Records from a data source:
□ □ □ □ □
Background: an optimization exercise with open tools, aiming at small area. Do not read the settings as production practice. RTL that was checked went through simulation tests only; none was proved equivalent to the original. Power and IR drop assume default switching activity.

==> trial 10 <==
Design acorn_prng, start of the top module:
module acorn_prng (
    input clk,
    input reset,
    input wire load,
    input wire [1:0] select,
    input wire [11:0] gpio_seed,
    input wire [11:0] LA1_seed,
    output reg [11:0] out,
    output [12:0] io_oeb,
    output wire reset_out
);
==> module acorn_prng, before the edit <==
module acorn_prng (
    input clk,
    input reset,
    input wire load,
    input wire [1:0] select,
    input wire [11:0] gpio_seed,
    input wire [11:0] LA1_seed,
    output reg [11:0] out,
    output [12:0] io_oeb,
    output wire reset_out
);
assign io_oeb = 13'b0;
assign reset_out = reset;
reg [11:0] seed;
reg [3:0]  counter;
reg        first;           
reg [11:0] ring [0:13];
reg        c0;              
reg        c15;             
reg        rdb;             
wire step = ~(counter[3] & counter[2] & counter[1]);    
wire [11:0] opa = c0  ? seed : ring[0];
wire [11:0] opb = ({12{c15}} & out) | ({12{rdb}} & ring[1]);
wire [12:0] cy;
wire [11:0] sum;
assign cy[0] = 1'b0;
genvar g;
generate
	for (g = 0; g < 12; g = g + 1) begin : add
		assign sum[g]  = opa[g] ^ opb[g] ^ cy[g];
		assign cy[g+1] = (opa[g] & opb[g]) | (cy[g] & (opa[g] ^ opb[g]));
	end
endgenerate
wire        sh = ~load & step;
wire        hd = load | c15 | (counter == 4'd14);    
wire [11:0] ring_nx [0:13];
genvar r;
generate
	for (r = 0; r < 14; r = r + 1) begin : rg
		wire [11:0] src = (r == 0) ? sum : (r == 13) ? ring[0] : ring[(r + 1) % 14];
		assign ring_nx[r] = ({12{sh}} & src) | ({12{hd}} & ring[r]);
		always @(posedge clk)
			ring[r] <= ring_nx[r];
	end
endgenerate
wire        ld     = load & ~reset;
wire        ld_g   = ld & ~select[1] &  select[0];
wire        ld_l   = ld &  select[1] & ~select[0];
wire        ld_f   = ld &  select[1] &  select[0];
wire        ld_e   = ld & (select[1] ~^ select[0]);
wire        keep_s = ~load & ~reset;
wire [11:0] seed_nx = ({12{ld_g}} & gpio_seed) | ({12{ld_l}} & LA1_seed)
                    | {ld_e, {10{ld_f}}, ld_e} | ({12{keep_s}} & seed);
wire        upd    = ~reset & ~load & c15;
wire        keep_o = ~reset & (load | ~c15);
wire [11:0] out_nx = ({12{upd}} & sum) | ({12{keep_o}} & out);
wire        run      = ~reset & ~load;
wire [3:0]  cnt_nx   = reset ? 4'd0 : run ? counter + 1'b1 : counter;
wire        c15_nx   = reset ? 1'b0 : run ? (counter == 4'd14) : c15;
wire        first_nx = reset | (first & ~(run & c15));
always @(posedge clk) begin
	seed    <= seed_nx;
	out     <= out_nx;
	counter <= cnt_nx;
	c0      <= reset ? 1'b1 : run ? c15 : c0;
	c15     <= c15_nx;
	first   <= first_nx;
	rdb     <= ~c15_nx & ~first_nx;
end
endmodule
export LEC_CHECK = 0
export ABC_AREA = 1
export CAP_MARGIN = 20
export CORE_MARGIN = 2
export CORE_UTILIZATION = 40
export SLEW_MARGIN = 20
create_clock -name core_clock -period 5.0 [get_ports {clk}]
standard.sh (not shown) runs the stock make flow with config.mk's settings and CLKGATE_MAP_FILE= SYNTH_SCRIPT=/design/flow/synth_recipe.tcl, a recipe that flattens the netlist after the stock synthesis.
==> flow/flow/run.sh <==
#!/bin/bash
set -euo pipefail
export BUFFER_PORTS_ARGS="-buffer_cell sky130_fd_sc_hd__buf_1"
export CTS_ARGS="-sink_clustering_enable -repair_clock_nets -dont_use_dummy_load -buf_list sky130_fd_sc_hd__clkbuf_8"
bash standard.sh > standard.log 2>&1
==> build 93 (differences from trial 10) <==
==> flow/design.v (replaced) <==
`default_nettype none
`timescale 1ns/1ps
module acorn_prng (
    input clk,
    input reset,
    input wire load,
    input wire [1:0] select,
    input wire [11:0] gpio_seed,
    input wire [11:0] LA1_seed,
    output reg [11:0] out,
    output [12:0] io_oeb,
    output wire reset_out
);
assign io_oeb = 13'b0;
assign reset_out = reset;
reg [11:0] seed;
reg [3:0]  counter;
reg        first;           
reg [11:0] ring [0:13];
wire c0   = (counter == 4'd0);
wire c15  = (counter == 4'd15);
wire step = ~(counter[3] & counter[2] & counter[1]);    
wire [11:0] opa = c0  ? seed : ring[0];
wire [11:0] opb = c15 ? out  : (first ? 12'd0 : ring[1]);
wire [12:0] cy;
wire [11:0] sum;
assign cy[0] = 1'b0;
genvar g;
generate
	for (g = 0; g < 12; g = g + 1) begin : add
		assign sum[g]  = opa[g] ^ opb[g] ^ cy[g];
		assign cy[g+1] = (opa[g] & opb[g]) | (cy[g] & (opa[g] ^ opb[g]));
	end
endgenerate
integer i;
always @(posedge clk) begin
	if (!load && step) begin
		ring[0] <= sum;
		for (i = 1; i < 13; i = i + 1)
			ring[i] <= ring[i+1];
		ring[13] <= ring[0];
	end
end
always @(posedge clk) begin
	if (reset) begin
		counter <= 0;
		first   <= 1'b1;
		out     <= 0;
		seed    <= 0;
	end else if (load) begin
		case (select)
			2'b00: seed <= 12'h801;
			2'b01: seed <= gpio_seed;
			2'b10: seed <= LA1_seed;
			2'b11: seed <= 12'hfff;
		endcase
	end else begin
		counter <= counter + 1'b1;
		if (c15) begin
			out   <= sum;
			first <= 1'b0;
		end
	end
end
endmodule
==> flow/flow/run.sh (replaced) <==
#!/bin/bash
set -euo pipefail
export BUFFER_PORTS_ARGS="-buffer_cell sky130_fd_sc_hd__buf_1"
export CTS_ARGS="-repair_clock_nets -dont_use_dummy_load -buf_list sky130_fd_sc_hd__clkbuf_8"
bash standard.sh > standard.log 2>&1
ABC_AREA = not set   (was 1)
==> trial 59 (differences from trial 10) <==
==> flow/design.v (replaced) <==
`default_nettype none
`timescale 1ns/1ps
module acorn_prng (
    input clk,
    input reset,
    input wire load,
    input wire [1:0] select,
    input wire [11:0] gpio_seed,
    input wire [11:0] LA1_seed,
    output reg [11:0] out,
    output [12:0] io_oeb,
    output wire reset_out
);
assign io_oeb = 13'b0;
assign reset_out = reset;
reg [11:0] seed;
reg [11:0] r01;
reg [11:0] r02;
reg [11:0] r03;
reg [11:0] r04;
reg [11:0] r05;
reg [11:0] r06;
reg [11:0] r07;
reg [11:0] r08;
reg [11:0] r09;
reg [11:0] r010;
reg [11:0] r011;
reg [11:0] r012;
reg [11:0] r013;
reg [11:0] r014;
reg [11:0] r015;
reg [11:0] r10;
reg [11:0] r11;
reg [11:0] r12;
reg [11:0] r13;
reg [11:0] r14;
reg [11:0] r15;
reg [11:0] r16;
reg [11:0] r17;
reg [11:0] r18;
reg [11:0] r19;
reg [11:0] r110;
reg [11:0] r111;
reg [11:0] r112;
reg [11:0] r113;
reg [11:0] r114;
reg [11:0] r115;
reg [3:0] counter;
always @(posedge clk) begin
	if (reset) begin 
		counter <= 0;
		r01 <= 0;
		r02 <= 0;
		r03 <= 0;
		r04 <= 0;
		r05 <= 0;
		r06 <= 0;
		r07 <= 0;
		r08 <= 0;
		r09 <= 0;
		r010 <= 0;
		r011 <= 0;
		r012 <= 0;
		r013 <= 0;
		r014 <= 0;
		r015 <= 0;
		r11 <= 0;
		r12 <= 0;
		r13 <= 0;
		r14 <= 0;
		r15 <= 0;
		r16 <= 0;
		r17 <= 0;
		r18 <= 0;
		r19 <= 0;
		r110 <= 0;
		r111 <= 0;
		r112 <= 0;
		r113 <= 0;
		r114 <= 0;
		r115 <= 0;
		out <= 0;
		seed <= 0;
	end else 
	if (load) begin
	if(select == 2'b00)
	seed <= 12'b100000000001;
	if(select == 2'b11)
	seed <= 12'b111111111111;
	if(select == 2'b01)
	seed <= gpio_seed;
	if(select == 2'b10)
	seed <= LA1_seed;
	end else begin
	counter <= counter + 1;
	if(counter == 0)
	r11 <= r01+seed;
	if(counter == 1)
	r12 <= r02+r11;
	if(counter == 2)
	r13 <= r03+r12;
	if(counter == 3)
	r14 <= r04+r13;
	if(counter == 4)
	r15 <= r05+r14;
	if(counter == 5)
	r16 <= r06+r15;
	if(counter == 6)
	r17 <= r07+r16;
	if(counter == 7)
	r18 <= r08+r17;
	if(counter == 8)
	r19 <= r09+r18;
	if(counter == 9)
	r110 <= r010+r19;
	if(counter == 10)
	r111 <= r011+r110;
	if(counter == 11)
	r112 <= r012+r111;
	if(counter == 12)
	r113 <= r013+r112;
	if(counter == 13)
	r114 <= r014+r113;
	if(counter == 14)
	r115 <= r015+r114;
	if(counter == 15)
		out <= r115;
		r01 <= r11;
		r02 <= r12;
		r03 <= r13;
		r04 <= r14;
		r05 <= r15;
		r06 <= r16;
		r07 <= r17;
		r08 <= r18;
		r09 <= r19;
		r010 <= r110;
		r011 <= r111;
		r012 <= r112;
		r013 <= r113;
		r014 <= r114;
		r015 <= r115;
	end
end
endmodule
==> flow/run.sh (new file) <==
#!/bin/bash
# synth_recipe.tcl (not shown) runs the flow's synth.tcl, then flattens the netlist and writes it again
# the make line also repeats each setting of config.mk as NAME=value (left out here)
make -C /OpenROAD-flow-scripts/flow DESIGN_CONFIG=/design/flow/config.mk WORK_HOME=/design/flow/orfs CLKGATE_MAP_FILE= SYNTH_SCRIPT=/design/flow/synth_recipe.tcl finish
ABC_AREA = not set   (was 1)
removed: flow/flow/run.sh
removed: flow/standard.sh
==> build 82 (differences from trial 10) <==
==> flow/design.v (replaced) <==
`default_nettype none
`timescale 1ns/1ps
module acorn_prng (
    input clk,
    input reset,
    input wire load,
    input wire [1:0] select,
    input wire [11:0] gpio_seed,
    input wire [11:0] LA1_seed,
    output reg [11:0] out,
    output [12:0] io_oeb,
    output wire reset_out
);
assign io_oeb = 13'b0;
assign reset_out = reset;
reg [11:0] seed;
reg [3:0]  counter;
reg        first;           
reg [11:0] ring [0:13];
wire c0   = (counter == 4'd0);
wire c15  = (counter == 4'd15);
wire step = ~(counter[3] & counter[2] & counter[1]);    
wire [11:0] opa = c0  ? seed : ring[0];
wire [11:0] opb = c15 ? out  : (first ? 12'd0 : ring[1]);
wire [11:0] sum = opa + opb;
integer i;
always @(posedge clk) begin
	if (!load && step) begin
		ring[0] <= sum;
		for (i = 1; i < 13; i = i + 1)
			ring[i] <= ring[i+1];
		ring[13] <= ring[0];
	end
end
always @(posedge clk) begin
	if (reset) begin
		counter <= 0;
		first   <= 1'b1;
		out     <= 0;
		seed    <= 0;
	end else if (load) begin
		case (select)
			2'b00: seed <= 12'h801;
			2'b01: seed <= gpio_seed;
			2'b10: seed <= LA1_seed;
			2'b11: seed <= 12'hfff;
		endcase
	end else begin
		counter <= counter + 1'b1;
		if (c15) begin
			out   <= sum;
			first <= 1'b0;
		end
	end
end
endmodule
ABC_AREA = not set   (was 1)
==> out/qor_table.md <==
| Item | Reported | Unit |
|:---|:---|:---|
| Met2 Use GR | 17.9 | % |
| Area of all sequential standard cells | 5630 | µm² |
| Fraction of synthesized area in multiplexers | 1.78 | % |
| Clock skew | 0.0224 | ns |
| Total number of H-tree levels | 4 | - |
| Post-route minimum period | 4.92 | ns |
| Run status | no timing/DRC/antenna violations | - |
| Relative area of non-clock buffer cells in the final design | 3.59 | % |
| Power density cells | 363 | nW/µm² |
| Average footprint of a synthesized cell | 17.5 | µm² |
| DP Wirelength | 6720 | µm |
| Number of iterations in the first detailed-routing pass | 4 | - |
| Overall track demand over capacity in global routing | 12.3 | % |
| Gate family responsible for the most delay along the worst path | adder cells | - |
| Quantity of gates resized following cts | 6 | - |
# the run above: build 93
□ □ □ □ □
■ TRY IT:
An exact copy is needed of the closing lines of the entries above, counting from the one that contains "5630 | µm² |" and including it and the last.

■ TASK OUTPUT:
| Area of all sequential standard cells | 5630 | µm² |
| Fraction of synthesized area in multiplexers | 1.78 | % |
| Clock skew | 0.0224 | ns |
| Total number of H-tree levels | 4 | - |
| Post-route minimum period | 4.92 | ns |
| Run status | no timing/DRC/antenna violations | - |
| Relative area of non-clock buffer cells in the final design | 3.59 | % |
| Power density cells | 363 | nW/µm² |
| Average footprint of a synthesized cell | 17.5 | µm² |
| DP Wirelength | 6720 | µm |
| Number of iterations in the first detailed-routing pass | 4 | - |
| Overall track demand over capacity in global routing | 12.3 | % |
| Gate family responsible for the most delay along the worst path | adder cells | - |
| Quantity of gates resized following cts | 6 | - |
# the run above: build 93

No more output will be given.